Defendant First of America Bank is located in Kalamazoo, Michigan, and has no California offices, branches, employees or property. Further, it is not registered to do business in California, does not solicit customers in California, and does not maintain any correspondent banking relationship with any California financial institution. Less than one percent of its accounts are those of California residents.

First of America was involved in a fund transfer arrangement with the Malibu Savings Bank of California. Malibu Savings Bank transferred funds, at the request of clients, to First of America Bank in Michigan. Malibu Savings Bank later learned it had transferred too much, and its clients owed it money. Malibu Savings Bank attempted to debit the clients’ accounts at First of America, but First of America refused to pay the electronic debit sent by Malibu Savings Bank.

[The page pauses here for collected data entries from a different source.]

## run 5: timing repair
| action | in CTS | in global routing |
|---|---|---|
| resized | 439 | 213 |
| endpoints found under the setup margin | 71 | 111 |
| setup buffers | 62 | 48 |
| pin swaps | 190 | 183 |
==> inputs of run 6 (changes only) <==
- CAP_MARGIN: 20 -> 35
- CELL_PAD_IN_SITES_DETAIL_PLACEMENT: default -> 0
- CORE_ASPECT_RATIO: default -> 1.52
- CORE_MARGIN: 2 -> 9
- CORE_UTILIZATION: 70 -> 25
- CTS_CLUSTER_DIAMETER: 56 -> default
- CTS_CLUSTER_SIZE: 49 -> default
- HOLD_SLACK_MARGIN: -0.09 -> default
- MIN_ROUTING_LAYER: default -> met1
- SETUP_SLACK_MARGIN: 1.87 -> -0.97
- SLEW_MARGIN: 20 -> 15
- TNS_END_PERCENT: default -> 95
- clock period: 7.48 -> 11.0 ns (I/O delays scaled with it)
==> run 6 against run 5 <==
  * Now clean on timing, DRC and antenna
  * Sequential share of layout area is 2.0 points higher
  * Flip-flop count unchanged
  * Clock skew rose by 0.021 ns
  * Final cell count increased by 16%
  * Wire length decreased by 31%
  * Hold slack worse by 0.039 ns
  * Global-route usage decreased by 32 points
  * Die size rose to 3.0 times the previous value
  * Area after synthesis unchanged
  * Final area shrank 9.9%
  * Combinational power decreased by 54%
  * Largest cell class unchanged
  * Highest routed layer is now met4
==> inputs of trial 44 <==
// mul
module mul(
    input  wire        clk,
    input  wire        rst,
    input  wire [63:0] lm,
    input  wire [63:0] rm,
    input  wire [1:0]  Data_type,
    output reg  [19:0] mul_out
);
export LEC_CHECK = 0
export CAP_MARGIN = 20
export CORE_ASPECT_RATIO = 0.5
export CORE_MARGIN = 2
export CORE_UTILIZATION = 72
export CTS_CLUSTER_DIAMETER = 356
export CTS_CLUSTER_SIZE = 100
export PLACE_DENSITY = 0.36
export SETUP_SLACK_MARGIN = -0.33
export SLEW_MARGIN = 20
export TNS_END_PERCENT = 10
create_clock -name core_clock -period 3.32 [get_ports {clk}]
run.sh (not shown) runs the stock make flow with config.mk's settings and CLKGATE_MAP_FILE=.
==> inputs of trial 54, as changes to trial 44 <==
- CORE_ASPECT_RATIO: 0.5 -> default
- CORE_UTILIZATION: 72 -> 57
- CTS_CLUSTER_DIAMETER: 356 -> default
- CTS_CLUSTER_SIZE: 100 -> 35
- PLACE_DENSITY: 0.36 -> default
- SETUP_SLACK_MARGIN: -0.33 -> default
- TNS_END_PERCENT: 10 -> default
==> flow/constraint.sdc (replaced) <==
create_clock -name core_clock -period 5.11 [get_ports {clk}]
set_input_delay 1.0220 -clock core_clock [delete_from_list [all_inputs] [get_ports {clk}]]
set_output_delay 1.0220 -clock core_clock [all_outputs]
set_load 0.01 [all_outputs]
==> flow_summary.ini <==
; implementation run metrics
[placement]
post-dp-hpwl_um = 134000
gp_congestion = 1.00
place_area_mm2 = 0.0589

[finish]
largest_class = combinational gates

[critical_path]
worst-path-buf-inv = 5

[floorplan]
core_area_mm2 = 0.0791
fp_util = 0.577
row_count = 103
die_area_mm2 = 0.0823

[sta]
setup_viol = 16
worst_slack_ps = -150

[run_status]
status = complete, but fails checks
failed_checks = negative setup slack

[worst_hold_path]
hold_start = pp_reg[6][0]

[pwr]
vdd_drop_max_uv = 1100

[global_routing]
overflow = 0
The numbers above come from trial 54.
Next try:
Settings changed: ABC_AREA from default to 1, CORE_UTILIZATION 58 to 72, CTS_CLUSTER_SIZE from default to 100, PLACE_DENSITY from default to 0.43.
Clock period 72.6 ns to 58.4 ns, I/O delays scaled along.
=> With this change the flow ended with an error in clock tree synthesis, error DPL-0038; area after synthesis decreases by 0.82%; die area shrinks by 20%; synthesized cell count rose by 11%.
## design/flow/constraint.sdc

```tcl
create_clock -name core_clock -period 6.67 [get_ports {clock}]
set_input_delay 1.3340 -clock core_clock [delete_from_list [all_inputs] [get_ports {clock}]]
set_output_delay 1.3340 -clock core_clock [all_outputs]
set_load 0.01 [all_outputs]
```

## design/flow/design.v

```verilog
`timescale 1ns / 1ps
module division_float_32(clock, start, operand1, operand2, result, finish, illegal);
	input clock;  
	input start;  
	input [31:0] operand1, operand2;  
	output reg [31:0] result;  
	output reg finish;  
	output illegal;  
	reg [7:0] exponent;
	reg [23:0] significand1, significand2;
	reg [95:0] temp_operand1, temp_operand2;  
	reg [95:0] sub_result;
	reg [5:0] step;  
	always @(posedge clock) begin  
		if(start) begin
			significand1 = {1'b1, operand1[22:0]};
			significand2 = {1'b1, operand2[22:0]};
			temp_operand1 = {significand1, 24'b0};  
			temp_operand2 = {significand2, 48'b0};  
			finish = 0;
			step = 0;
		end
		if(step == 48) begin  
			sub_result = temp_operand1;  
			exponent = 127 + operand1[30:23] - operand2[30:23];
			if(sub_result[72:48] * 2 > significand2) begin
				sub_result = sub_result + 1;
			end
			if(sub_result[24]) begin
				result[22:0] = sub_result[23:1];
			end else begin
				exponent = exponent - 1;
				result[22:0] = sub_result[22:0];
			end
			if((127 + operand1[30:23]) < operand2[30:23]) begin
				exponent = 0;
			end
			result[31] = operand1[31] ^ operand2[31];
			result[30:23] = exponent;
			if(operand1 == 0) result = 0;
			finish = 1;
		end else begin  
			temp_operand1 = temp_operand1 << 1;  
			if (temp_operand1 >= temp_operand2) temp_operand1 = temp_operand1 - temp_operand2 + 1;
			step = step + 1;  
		end
	end
	assign illegal = (operand2 == 0) ? 1 : 0;  
endmodule
```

All of the claims against First of America relate to its involvement in the National Automated Clearing House Association (“NACHA”), a nation-wide electronics payment system used by participating financial institutions. NACHA attempts to establish operating rules to control, govern, and regulate electronic fund transfers 1 between banks, and between banks and consumers.

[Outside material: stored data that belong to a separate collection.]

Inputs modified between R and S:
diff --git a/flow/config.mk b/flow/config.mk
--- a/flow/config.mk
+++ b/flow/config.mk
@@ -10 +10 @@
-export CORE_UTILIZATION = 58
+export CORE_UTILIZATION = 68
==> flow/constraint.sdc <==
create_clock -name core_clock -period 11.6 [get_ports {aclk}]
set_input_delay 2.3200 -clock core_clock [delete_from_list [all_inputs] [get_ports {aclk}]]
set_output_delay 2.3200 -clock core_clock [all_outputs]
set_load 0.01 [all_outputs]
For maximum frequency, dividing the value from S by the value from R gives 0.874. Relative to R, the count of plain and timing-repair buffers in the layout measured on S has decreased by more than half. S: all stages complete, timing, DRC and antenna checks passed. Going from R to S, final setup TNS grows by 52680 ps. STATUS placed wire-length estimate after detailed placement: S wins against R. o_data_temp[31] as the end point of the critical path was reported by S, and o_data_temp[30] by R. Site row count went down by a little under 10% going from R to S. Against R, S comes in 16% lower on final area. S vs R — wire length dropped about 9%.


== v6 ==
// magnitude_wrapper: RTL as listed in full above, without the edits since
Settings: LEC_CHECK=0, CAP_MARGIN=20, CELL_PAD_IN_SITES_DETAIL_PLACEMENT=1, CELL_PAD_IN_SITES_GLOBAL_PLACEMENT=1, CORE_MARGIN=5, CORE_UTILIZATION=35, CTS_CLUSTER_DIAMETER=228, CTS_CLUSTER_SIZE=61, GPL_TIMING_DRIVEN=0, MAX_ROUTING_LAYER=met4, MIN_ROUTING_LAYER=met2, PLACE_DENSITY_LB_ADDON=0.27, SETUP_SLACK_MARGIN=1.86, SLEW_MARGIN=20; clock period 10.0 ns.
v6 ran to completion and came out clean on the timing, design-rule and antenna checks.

The complaint, brought by the Resolution Trust Corporation as receiver for Malibu *1335 Savings Bank, alleges that First of America breached its contractual obligation under the NACHA rules, converted money received from Malibu Savings Bank, negligently and fraudulently breached the NACHA rules, and conspired to commit those acts. First of America Bank asserts that “minimum contacts” are lacking for this court to exercise jurisdiction, or, in the alternative, that venue should be changed. This court concludes that jurisdiction is lacking.

II. ANALYSIS

A federal court in a diversity action may exercise personal jurisdiction over a nonresident defendant only to the extent permitted by the long-arm statute of the forum state. Fed.R.Civ.P. 4(e). California’s long-arm statute authorizes the exercise of jurisdiction “on any basis not inconsistent with the Constitution of this state or of the United States.” California Code of Civil Procedure § 410.10.

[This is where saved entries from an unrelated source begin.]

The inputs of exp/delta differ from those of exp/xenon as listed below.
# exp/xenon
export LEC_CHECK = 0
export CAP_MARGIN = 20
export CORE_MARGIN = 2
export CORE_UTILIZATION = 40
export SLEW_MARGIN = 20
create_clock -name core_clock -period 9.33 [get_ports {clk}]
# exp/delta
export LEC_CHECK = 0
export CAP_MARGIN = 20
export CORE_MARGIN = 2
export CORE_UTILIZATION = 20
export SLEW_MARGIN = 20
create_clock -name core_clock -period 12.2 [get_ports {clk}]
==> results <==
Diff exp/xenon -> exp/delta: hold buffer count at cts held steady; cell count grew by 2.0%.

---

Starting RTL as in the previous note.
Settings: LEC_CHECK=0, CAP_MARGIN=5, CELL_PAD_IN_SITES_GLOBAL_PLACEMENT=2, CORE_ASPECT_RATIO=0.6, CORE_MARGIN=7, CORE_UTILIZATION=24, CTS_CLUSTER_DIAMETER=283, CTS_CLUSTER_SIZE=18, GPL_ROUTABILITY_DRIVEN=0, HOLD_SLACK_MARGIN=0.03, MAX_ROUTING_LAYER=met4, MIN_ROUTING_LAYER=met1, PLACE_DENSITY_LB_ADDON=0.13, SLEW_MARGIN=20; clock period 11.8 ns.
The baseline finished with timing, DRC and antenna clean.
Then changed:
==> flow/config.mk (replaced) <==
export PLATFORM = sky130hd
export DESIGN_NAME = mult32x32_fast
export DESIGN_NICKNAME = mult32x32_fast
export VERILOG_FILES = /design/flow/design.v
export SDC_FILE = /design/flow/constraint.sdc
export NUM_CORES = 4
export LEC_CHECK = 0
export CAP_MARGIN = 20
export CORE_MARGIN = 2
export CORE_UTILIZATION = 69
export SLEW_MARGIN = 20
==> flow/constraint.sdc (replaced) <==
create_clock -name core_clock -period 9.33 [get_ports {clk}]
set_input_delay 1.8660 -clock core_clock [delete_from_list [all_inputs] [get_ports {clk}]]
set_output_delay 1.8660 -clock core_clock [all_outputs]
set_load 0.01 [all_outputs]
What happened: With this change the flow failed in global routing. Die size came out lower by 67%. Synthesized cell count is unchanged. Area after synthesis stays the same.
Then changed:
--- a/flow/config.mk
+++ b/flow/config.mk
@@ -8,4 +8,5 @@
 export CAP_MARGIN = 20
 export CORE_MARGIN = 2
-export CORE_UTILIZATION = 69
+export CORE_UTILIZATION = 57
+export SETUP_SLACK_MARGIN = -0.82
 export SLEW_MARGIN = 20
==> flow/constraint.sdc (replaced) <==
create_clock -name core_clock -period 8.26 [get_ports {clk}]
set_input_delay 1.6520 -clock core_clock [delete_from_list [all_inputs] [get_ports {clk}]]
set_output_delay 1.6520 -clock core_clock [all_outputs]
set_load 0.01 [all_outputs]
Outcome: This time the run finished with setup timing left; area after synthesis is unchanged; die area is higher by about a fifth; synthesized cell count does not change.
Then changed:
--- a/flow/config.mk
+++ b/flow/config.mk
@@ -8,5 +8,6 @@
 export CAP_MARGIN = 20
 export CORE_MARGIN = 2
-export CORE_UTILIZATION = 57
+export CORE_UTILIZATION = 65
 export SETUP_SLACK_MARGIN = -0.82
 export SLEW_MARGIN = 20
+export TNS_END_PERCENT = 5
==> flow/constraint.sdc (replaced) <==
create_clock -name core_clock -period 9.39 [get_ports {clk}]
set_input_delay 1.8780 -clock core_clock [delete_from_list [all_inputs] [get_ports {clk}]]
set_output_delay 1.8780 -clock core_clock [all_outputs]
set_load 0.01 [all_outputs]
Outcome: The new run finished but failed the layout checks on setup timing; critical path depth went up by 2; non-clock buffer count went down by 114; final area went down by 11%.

The Due Process Clause of the Fourteenth Amendment limits a state’s power to exert personal jurisdiction over a nonresident defendant. “[T]he constitutional touchstone” of the determination whether an exercise of personal jurisdiction satisfies due process “remains whether the defendant purposefully established ‘minimum contacts’ in the forum State.” Burger King Corp. v. Rudzewicz, 471 U.S. 462, 474, 105 S.Ct. 2174, 2183, 85 L.Ed.2d 528 (1985).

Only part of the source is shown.